===== Information
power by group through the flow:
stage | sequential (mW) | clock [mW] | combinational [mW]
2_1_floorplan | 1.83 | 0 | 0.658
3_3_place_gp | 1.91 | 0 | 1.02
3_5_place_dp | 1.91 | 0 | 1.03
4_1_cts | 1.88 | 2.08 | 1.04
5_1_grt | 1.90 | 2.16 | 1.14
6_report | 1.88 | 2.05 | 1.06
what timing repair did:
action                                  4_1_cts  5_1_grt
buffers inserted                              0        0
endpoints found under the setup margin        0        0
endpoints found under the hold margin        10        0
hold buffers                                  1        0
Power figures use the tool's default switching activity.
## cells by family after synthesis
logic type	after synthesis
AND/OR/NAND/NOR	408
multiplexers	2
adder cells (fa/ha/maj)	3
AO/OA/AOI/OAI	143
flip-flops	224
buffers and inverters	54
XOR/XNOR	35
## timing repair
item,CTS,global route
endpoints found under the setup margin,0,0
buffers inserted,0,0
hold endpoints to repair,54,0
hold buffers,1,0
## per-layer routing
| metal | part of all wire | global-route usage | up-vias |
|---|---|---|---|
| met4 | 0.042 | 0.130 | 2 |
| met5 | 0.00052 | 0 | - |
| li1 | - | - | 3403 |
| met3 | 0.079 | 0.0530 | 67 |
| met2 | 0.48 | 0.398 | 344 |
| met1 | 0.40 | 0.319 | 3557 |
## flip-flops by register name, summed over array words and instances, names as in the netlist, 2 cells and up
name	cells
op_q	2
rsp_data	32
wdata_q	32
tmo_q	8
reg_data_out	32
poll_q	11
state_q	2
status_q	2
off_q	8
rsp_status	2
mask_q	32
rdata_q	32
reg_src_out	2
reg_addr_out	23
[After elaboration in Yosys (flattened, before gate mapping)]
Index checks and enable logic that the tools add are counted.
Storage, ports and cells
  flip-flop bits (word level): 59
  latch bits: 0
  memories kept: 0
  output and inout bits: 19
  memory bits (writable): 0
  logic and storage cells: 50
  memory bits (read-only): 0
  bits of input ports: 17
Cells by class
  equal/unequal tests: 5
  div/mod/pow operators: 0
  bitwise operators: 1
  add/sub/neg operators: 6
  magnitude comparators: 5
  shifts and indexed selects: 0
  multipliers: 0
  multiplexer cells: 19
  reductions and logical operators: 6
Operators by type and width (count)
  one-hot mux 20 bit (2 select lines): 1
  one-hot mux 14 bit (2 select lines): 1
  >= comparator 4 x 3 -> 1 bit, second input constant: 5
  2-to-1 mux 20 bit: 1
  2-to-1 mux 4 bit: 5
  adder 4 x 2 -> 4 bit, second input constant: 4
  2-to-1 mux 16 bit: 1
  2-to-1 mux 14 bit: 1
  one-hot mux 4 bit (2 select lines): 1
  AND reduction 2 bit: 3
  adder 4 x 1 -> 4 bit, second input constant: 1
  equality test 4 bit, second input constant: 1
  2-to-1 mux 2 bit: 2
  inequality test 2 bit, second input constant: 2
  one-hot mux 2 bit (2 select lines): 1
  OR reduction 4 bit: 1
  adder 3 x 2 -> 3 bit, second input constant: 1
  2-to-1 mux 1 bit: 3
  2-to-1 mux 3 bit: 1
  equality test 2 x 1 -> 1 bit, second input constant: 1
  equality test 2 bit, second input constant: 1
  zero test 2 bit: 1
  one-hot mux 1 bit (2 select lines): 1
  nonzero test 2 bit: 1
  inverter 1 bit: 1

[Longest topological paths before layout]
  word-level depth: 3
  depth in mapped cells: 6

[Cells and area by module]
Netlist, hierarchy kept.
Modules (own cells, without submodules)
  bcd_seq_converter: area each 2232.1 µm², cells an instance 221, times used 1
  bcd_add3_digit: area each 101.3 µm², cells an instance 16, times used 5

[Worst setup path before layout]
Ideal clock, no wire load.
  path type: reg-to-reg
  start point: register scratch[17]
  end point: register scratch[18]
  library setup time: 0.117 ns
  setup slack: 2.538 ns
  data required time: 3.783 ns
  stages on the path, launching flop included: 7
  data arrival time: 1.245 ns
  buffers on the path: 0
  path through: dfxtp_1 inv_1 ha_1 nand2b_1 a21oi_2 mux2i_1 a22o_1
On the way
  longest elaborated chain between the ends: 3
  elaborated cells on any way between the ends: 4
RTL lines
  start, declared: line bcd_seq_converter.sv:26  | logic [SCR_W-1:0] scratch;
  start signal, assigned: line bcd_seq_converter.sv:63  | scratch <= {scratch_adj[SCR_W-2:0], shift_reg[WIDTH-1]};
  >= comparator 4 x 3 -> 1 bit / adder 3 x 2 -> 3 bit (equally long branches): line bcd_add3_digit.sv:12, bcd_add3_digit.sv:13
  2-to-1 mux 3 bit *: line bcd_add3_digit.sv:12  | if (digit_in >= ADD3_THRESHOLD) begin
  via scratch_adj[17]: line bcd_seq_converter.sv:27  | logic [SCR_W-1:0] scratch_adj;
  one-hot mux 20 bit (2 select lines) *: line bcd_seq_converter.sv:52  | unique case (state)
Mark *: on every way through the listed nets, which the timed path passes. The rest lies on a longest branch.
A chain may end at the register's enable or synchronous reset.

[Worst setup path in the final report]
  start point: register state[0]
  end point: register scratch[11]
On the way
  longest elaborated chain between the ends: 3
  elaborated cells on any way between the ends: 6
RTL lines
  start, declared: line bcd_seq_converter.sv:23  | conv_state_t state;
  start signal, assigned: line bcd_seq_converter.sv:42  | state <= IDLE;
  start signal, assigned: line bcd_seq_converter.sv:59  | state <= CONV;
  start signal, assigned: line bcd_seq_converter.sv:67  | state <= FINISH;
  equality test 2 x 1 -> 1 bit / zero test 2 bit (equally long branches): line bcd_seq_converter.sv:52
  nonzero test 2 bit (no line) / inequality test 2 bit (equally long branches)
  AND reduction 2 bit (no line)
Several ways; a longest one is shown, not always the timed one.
==> config.mk <==
export PLATFORM = sky130hd
export DESIGN_NAME = decim2_filter
export DESIGN_NICKNAME = d
export VERILOG_FILES = /design/src/rtl/decim2_pkg.sv /design/src/rtl/decim2_mac.sv /design/src/rtl/decim2_filter.sv
export SDC_FILE = /design/constraint.sdc
export NUM_CORES = 1
export LEC_CHECK = 0
export CAP_MARGIN = 20
export CELL_PAD_IN_SITES_DETAIL_PLACEMENT = 0
export CELL_PAD_IN_SITES_GLOBAL_PLACEMENT = 1
export CORE_UTILIZATION = 45
export CTS_CLUSTER_SIZE = 24
export DETAILED_ROUTE_END_ITERATION = 12
export GPL_ROUTABILITY_DRIVEN = 0
export HOLD_SLACK_MARGIN = 0.03
export PLACE_DENSITY = 0.71
export SKIP_LAST_GASP = 1
export SLEW_MARGIN = 20
export SYNTH_ARGS = -nofsm -noshare
export SYNTH_HDL_FRONTEND = slang
export SYNTH_HIERARCHICAL = 1
export SYNTH_SLANG_ARGS = --single-unit
==> constraint.sdc <==
create_clock -name clk -period 16.2 [get_ports clk]
set_input_delay 3.24 -clock clk [delete_from_list [all_inputs] [get_ports clk]]
set_output_delay 3.24 -clock clk [all_outputs]
set_load 0.05 [all_outputs]
==> src/rtl/decim2_pkg.sv <==
// Shared constants and types for the 2:1 horizontal decimator.
// Optional clip counter is enabled with DECIM2_CLIPCNT_EN (see decim2_filter).
package decim2_pkg;

  localparam int C0    = -12;
  localparam int C1    = 76;
  localparam int C2    = 76;
  localparam int C3    = -12;
  localparam int SHIFT = 7;
  localparam int ROUND = 64;

  typedef enum logic [1:0] {
    IDLE  = 2'd0,
    RUN   = 2'd1,
    FLUSH = 2'd2
  } decim2_state_e;

endpackage

==> src/rtl/decim2_mac.sv <==
// Combinational 4-tap symmetric MAC with rounding, arithmetic shift and clip
// to the unsigned sample range; clipped flags either saturation direction.
module decim2_mac
  import decim2_pkg::*;
#(
  parameter int DATA_W = 8
) (
  input  logic [DATA_W-1:0] a,
  input  logic [DATA_W-1:0] b,
  input  logic [DATA_W-1:0] c,
  input  logic [DATA_W-1:0] d,
  output logic [DATA_W-1:0] y,
  output logic              clipped
);

  localparam int ACC_W = DATA_W + 10;
  localparam logic signed [ACC_W-1:0] K0   = ACC_W'(C0);
  localparam logic signed [ACC_W-1:0] K1   = ACC_W'(C1);
  localparam logic signed [ACC_W-1:0] K2   = ACC_W'(C2);
  localparam logic signed [ACC_W-1:0] K3   = ACC_W'(C3);
  localparam logic signed [ACC_W-1:0] RND  = ACC_W'(ROUND);
  localparam logic signed [ACC_W-1:0] MAXV = ACC_W'((1 << DATA_W) - 1);

  function automatic logic signed [ACC_W-1:0] ext(input logic [DATA_W-1:0] v);
    return signed'({{(ACC_W-DATA_W){1'b0}}, v});
  endfunction

  logic signed [ACC_W-1:0] acc;
  logic signed [ACC_W-1:0] rnd;

  always_comb begin
    acc     = K0 * ext(a) + K1 * ext(b) + K2 * ext(c) + K3 * ext(d);
    rnd     = (acc + RND) >>> SHIFT;
    y       = rnd[DATA_W-1:0];
    clipped = 1'b0;
    if (rnd[ACC_W-1]) begin
      y       = '0;
      clipped = 1'b1;
    end else if (rnd > MAXV) begin
      y       = '1;
      clipped = 1'b1;
    end
  end

endmodule

==> src/rtl/decim2_filter.sv <==
// Streaming 2:1 horizontal decimator, clamp-to-edge at both line ends.
// Define DECIM2_CLIPCNT_EN to add the saturating clip_count output.
module decim2_filter
  import decim2_pkg::*;
#(
  parameter int DATA_W = 8
`ifdef DECIM2_CLIPCNT_EN
  , parameter int CLIPCNT_W = 16
`endif
) (
  input  logic                 clk,
  input  logic                 rst,
  input  logic [DATA_W-1:0]    in_data,
  input  logic                 in_valid,
  input  logic                 in_last,
  output logic                 in_ready,
  output logic [DATA_W-1:0]    out_data,
  output logic                 out_valid,
  output logic                 out_last,
  input  logic                 out_ready,
`ifdef DECIM2_CLIPCNT_EN
  output logic [CLIPCNT_W-1:0] clip_count,
`endif
  output decim2_state_e        state
);

  // Handshake: a beat transfers on a rising edge where valid && ready; the
  // output register holds out_data/out_last while out_valid && !out_ready.

  decim2_state_e     state_d;
  logic [DATA_W-1:0] w0, w1, w2;
  logic              odd_next;
  logic              adv, accept, emit;
  logic [DATA_W-1:0] mac_c, mac_d, mac_y;
  logic              mac_clip;

  always_comb begin
    adv      = !out_valid || out_ready;
    in_ready = (state != FLUSH) && adv;
    accept   = in_valid && in_ready;
    state_d  = state;
    emit     = 1'b0;
    mac_c    = w2;
    mac_d    = in_data;
    case (state)
      IDLE: if (accept) state_d = in_last ? FLUSH : RUN;
      RUN: begin
        if (accept) begin
          emit = !odd_next;
          if (in_last) state_d = FLUSH;
        end
      end
      FLUSH: begin
        // Odd-length line ends on an even sample (w1); even-length on w2.
        mac_c = odd_next ? w1 : w2;
        mac_d = odd_next ? w1 : w2;
        if (adv) begin
          emit    = 1'b1;
          state_d = IDLE;
        end
      end
      default: state_d = IDLE;
    endcase
  end

  decim2_mac #(.DATA_W(DATA_W)) u_mac (
    .a       (w0),
    .b       (w1),
    .c       (mac_c),
    .d       (mac_d),
    .y       (mac_y),
    .clipped (mac_clip)
  );

  always_ff @(posedge clk or posedge rst) begin
    if (rst) state <= IDLE;
    else     state <= state_d;
  end

  always_ff @(posedge clk or posedge rst) begin
    if (rst) begin
      w0       <= '0;
      w1       <= '0;
      w2       <= '0;
      odd_next <= 1'b0;
    end else if (accept) begin
      if (state == IDLE) begin
        w0       <= in_data;
        w1       <= in_data;
        odd_next <= 1'b1;
      end else begin
        if (odd_next) begin
          w2 <= in_data;
        end else begin
          w0 <= w2;
          w1 <= in_data;
        end
        odd_next <= !odd_next;
      end
    end
  end

`ifdef DECIM2_CLIPCNT_EN
  logic out_clip;
`endif

  always_ff @(posedge clk or posedge rst) begin
    if (rst) begin
      out_valid <= 1'b0;
      out_last  <= 1'b0;
      out_data  <= '0;
`ifdef DECIM2_CLIPCNT_EN
      out_clip  <= 1'b0;
`endif
    end else if (emit) begin
      out_valid <= 1'b1;
      out_last  <= (state == FLUSH);
      out_data  <= mac_y;
`ifdef DECIM2_CLIPCNT_EN
      out_clip  <= mac_clip;
`endif
    end else if (out_ready) begin
      out_valid <= 1'b0;
    end
  end

`ifdef DECIM2_CLIPCNT_EN
  always_ff @(posedge clk or posedge rst) begin
    if (rst) clip_count <= '0;
    else if (out_valid && out_ready && out_clip && (clip_count != '1))
      clip_count <= clip_count + 1'b1;
  end
`else
  logic unused_clip;
  assign unused_clip = mac_clip;
`endif

endmodule

==> flow_metrics.env <==
export IMPL_status="complete, no violations"
export IMPL_synth_cells=503
export IMPL_required_ns=16.37
export IMPL_drive_above_1_share_pct=13.02
export IMPL_fp_dieH_um=109.9
export IMPL_cap_violations=0
export IMPL_drt_first_iter_violations=146
export IMPL_fin_setup_tns_ns=0
export IMPL_utilization_pct=50.76
export IMPL_antenna_found_initial=0
export IMPL_ant_nets=0
export IMPL_setup_slack_ns=7.109
export IMPL_crit_path_frequent_cell="ha_1"
export IMPL_clock_skew_ns=0.005228
export IMPL_worst_pin_slew_ns=0.8582
export IMPL_rsz0062_at_grt="no"
export IMPL_numPortBuffers=25
export IMPL_cts_hold_buf=0
export IMPL_finalNonFillerCells=673
export IMPL_critPathBufInv=5
export IMPL_dieArea_um2=12070
export IMPL_detailed_place_hpwl_um=9031
export IMPL_num_vias=3556
export IMPL_worstSkewPairLatency_ns=0.29
export IMPL_crit_family="adder cells"
export IMPL_initial_core_util_pct=46.07
export IMPL_wire_per_inst_um=15.75
export IMPL_crit_path_start_kind="input port"
export IMPL_critPathMaxStageDelay_ns=0.52
export IMPL_nets=684
export IMPL_post_cts_resized=0
export IMPL_yosysWarnings=6
export IMPL_slew_viol_final=0
export IMPL_hold_path_class="reg -> reg"
export IMPL_critPathKind="in -> reg"
export IMPL_placed_cells=665
export IMPL_io_pins=26
export IMPL_clk_pin_slew_worst_paths_ns=0.05
export IMPL_cts_num_sinks=37
export IMPL_num_rows=39
export IMPL_hold_viol=0
export IMPL_cts_tree="done"
export IMPL_cts_setup_buffers=0
export IMPL_cp_arrival_ns=9.26
export IMPL_area_delta_synth_final_pct=10.20
export IMPL_cts_buffers=5
export IMPL_grt_pass1_vias=3798
export IMPL_grt_pass1_wl_um=18240
export IMPL_setup_viol=0
export IMPL_synth_fp_nets=658
export IMPL_drc_errors=0
export IMPL_crit_path_end_kind="flop"
export IMPL_wirelength_um=10600
export IMPL_grt_usage_pct=20.06
export IMPL_fmax_mhz=110.0
export IMPL_cts_buffer_depth=2
export IMPL_grt_max_degree=38
export IMPL_drt_first_pass_iters=4
export IMPL_critPathMaxFanout=8
export IMPL_slowest_stage="clkdlybuf4s50_1"
export IMPL_coreArea_um2=11370
export IMPL_slew_headroom_pct=42.73
export IMPL_syn_area_per_cell_um2=10.41
export IMPL_die_w_um=109.9
export IMPL_fillers=1069
export IMPL_syn_area_um2=5238
export IMPL_period_share_pct=56.12
export IMPL_pre_cts_ws_ns=6.776
export IMPL_viasPerCell=5.284
export IMPL_min_period_ns=9.091
export IMPL_cts_root_buf="clkbuf_16"
export IMPL_antenna_cells=0
export IMPL_htree_num_levels=2
export IMPL_overflow=0
-- sequential cells by signal, indices dropped and copies added (netlist names) --
name	flops
w1	8
out_last	1
w0	8
out_valid	1
odd_next	1
out_data	8
w2	8
state	2
-- cell usage in the layout, fill, tap and decap left out, types with 5 or more instances in the layout --
master,instances
a21boi_0,6
a21o_1,11
a21oi_1,34
clkbuf_16,5
clkdlybuf4s50_1,25
dfrtp_1,37
fa_1,37
ha_1,105
inv_1,68
mux2_2,48
mux2i_1,8
nand2_1,9
nor2_1,21
nor2b_1,5
o21ai_0,8
o21bai_1,13
xnor2_1,20
xor2_1,12
-- worst reg2reg max path, cell delays in order, from the launching register on --
cell	delay [ns]
dfrtp_1	0.43
inv_1	0.13
ha_1	0.15
buf_4	0.27
nand2_1	0.32
mux2_2	0.43
ha_1	0.33
fa_1	0.47
ha_1	0.32
inv_1	0.09
o21bai_1	0.08
a21oi_1	0.22
o21ai_0	0.21
o311ai_0	0.51
fa_1	0.51
ha_1	0.30
ha_1	0.34
and3_1	0.16
a21oi_1	0.20
o21ai_4	0.12
o41ai_4	0.49
a21boi_0	0.18
mux2_2	0.29
-- metal layers --
| layer | up-vias | wire, um | track usage (%) |
|---|---|---|---|
| li1 | 1819 | - | - |
| met1 | 1692 | 5248 | 26.76 |
| met5 | - | 0 | 0 |
| met3 | 5 | 274 | 3.201 |
| met4 | 0 | 91 | 4.000 |
| met2 | 40 | 4985 | 34.15 |
-- worst paths after layout --
check / from / to / slack (ns) / cells past startpoint
setup reg to reg: state[0]$_DFFE_PP0P_ / out_data[0]$_DFFE_PP0P_ / 9.53 / 22
hold / removal: out_data[5]$_DFFE_PP0P_ / out_data[5]$_DFFE_PP0P_ / 0.50 / 1
hold reg to reg: out_data[5]$_DFFE_PP0P_ / out_data[5]$_DFFE_PP0P_ / 0.50 / 1
min in group asynchronous: rst / out_valid$_DFFE_PP0P_ / 3.36 / 3
max in group asynchronous: rst / w2[3]$_DFFE_PP0P_ / 12.47 / 3
setup / recovery: in_data[3] / out_data[0]$_DFFE_PP0P_ / 7.11 / 26
-- final cells by class --
cell class | count | area [um2] | area share [%]
multi-input combinational | 390 | 4008 | 69.43
clock buffer | 6 | 128.9 | 2.233
sequential | 37 | 925.9 | 16.04
tap | 143 | 178.9 | 3.100
timing repair buffer | 27 | 265.3 | 4.596
inverter | 68 | 255.2 | 4.422
clock inverter | 2 | 10.01 | 0.1734
-- stage by stage --
step | area [um2] | hold WS (ns)
3_3_place_gp | 5633 | 0.4923
6_report | 5772 | 0.5045
2_1_floorplan | 5238 | 0.4806
4_1_cts | 5772 | 0.5073
5_1_grt | 5772 | 0.5242
3_5_place_dp | 5633 | 0.4946
Power is not shown: default switching activity piles up to over one toggle a cycle in this logic, so the estimate is an artifact.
==========
### Exercise
When copying the data above, please keep exactly the lines from its first line through the line with "5_1_grt | 1.90 | 2.16 | 1.14", both ends included, and drop the rest.

### Task answer
power by group through the flow:
stage | sequential (mW) | clock [mW] | combinational [mW]
2_1_floorplan | 1.83 | 0 | 0.658
3_3_place_gp | 1.91 | 0 | 1.02
3_5_place_dp | 1.91 | 0 | 1.03
4_1_cts | 1.88 | 2.08 | 1.04
5_1_grt | 1.90 | 2.16 | 1.14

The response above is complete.